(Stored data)
......

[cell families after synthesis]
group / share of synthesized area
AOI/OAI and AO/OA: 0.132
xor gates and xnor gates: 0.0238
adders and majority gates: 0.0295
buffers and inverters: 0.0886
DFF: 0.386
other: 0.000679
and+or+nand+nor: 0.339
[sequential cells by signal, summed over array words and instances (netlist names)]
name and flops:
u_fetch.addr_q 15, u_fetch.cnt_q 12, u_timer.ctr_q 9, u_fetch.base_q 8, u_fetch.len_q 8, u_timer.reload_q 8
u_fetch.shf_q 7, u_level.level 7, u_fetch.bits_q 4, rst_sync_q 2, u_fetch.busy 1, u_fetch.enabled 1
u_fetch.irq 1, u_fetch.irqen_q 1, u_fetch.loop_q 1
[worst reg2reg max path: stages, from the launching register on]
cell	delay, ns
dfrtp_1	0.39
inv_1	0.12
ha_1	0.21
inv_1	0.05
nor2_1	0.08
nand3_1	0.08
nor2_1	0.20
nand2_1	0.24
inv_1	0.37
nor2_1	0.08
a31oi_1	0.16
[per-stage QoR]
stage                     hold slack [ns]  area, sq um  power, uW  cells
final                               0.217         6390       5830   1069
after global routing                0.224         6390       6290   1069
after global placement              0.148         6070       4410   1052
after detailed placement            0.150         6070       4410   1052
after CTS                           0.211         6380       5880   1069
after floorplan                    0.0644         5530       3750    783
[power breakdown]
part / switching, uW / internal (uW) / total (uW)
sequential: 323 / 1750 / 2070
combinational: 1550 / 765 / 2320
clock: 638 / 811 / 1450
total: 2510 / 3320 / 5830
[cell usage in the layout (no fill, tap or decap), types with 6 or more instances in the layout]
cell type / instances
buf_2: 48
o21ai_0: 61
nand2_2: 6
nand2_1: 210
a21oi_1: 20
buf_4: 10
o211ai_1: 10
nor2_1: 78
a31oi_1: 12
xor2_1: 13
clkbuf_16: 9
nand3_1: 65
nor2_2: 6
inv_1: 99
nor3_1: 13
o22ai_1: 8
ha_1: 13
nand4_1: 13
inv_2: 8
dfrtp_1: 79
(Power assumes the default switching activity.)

......

:: WHAT TO PRODUCE ::
Reproduce exactly, with nothing added, the lines from the one that contains "o21ai_0: 61" to the end of the data.

:: ANSWER SECTION ::
o21ai_0: 61
nand2_2: 6
nand2_1: 210
a21oi_1: 20
buf_4: 10
o211ai_1: 10
nor2_1: 78
a31oi_1: 12
xor2_1: 13
clkbuf_16: 9
nand3_1: 65
nor2_2: 6
inv_1: 99
nor3_1: 13
o22ai_1: 8
ha_1: 13
nand4_1: 13
inv_2: 8
dfrtp_1: 79
(Power assumes the default switching activity.)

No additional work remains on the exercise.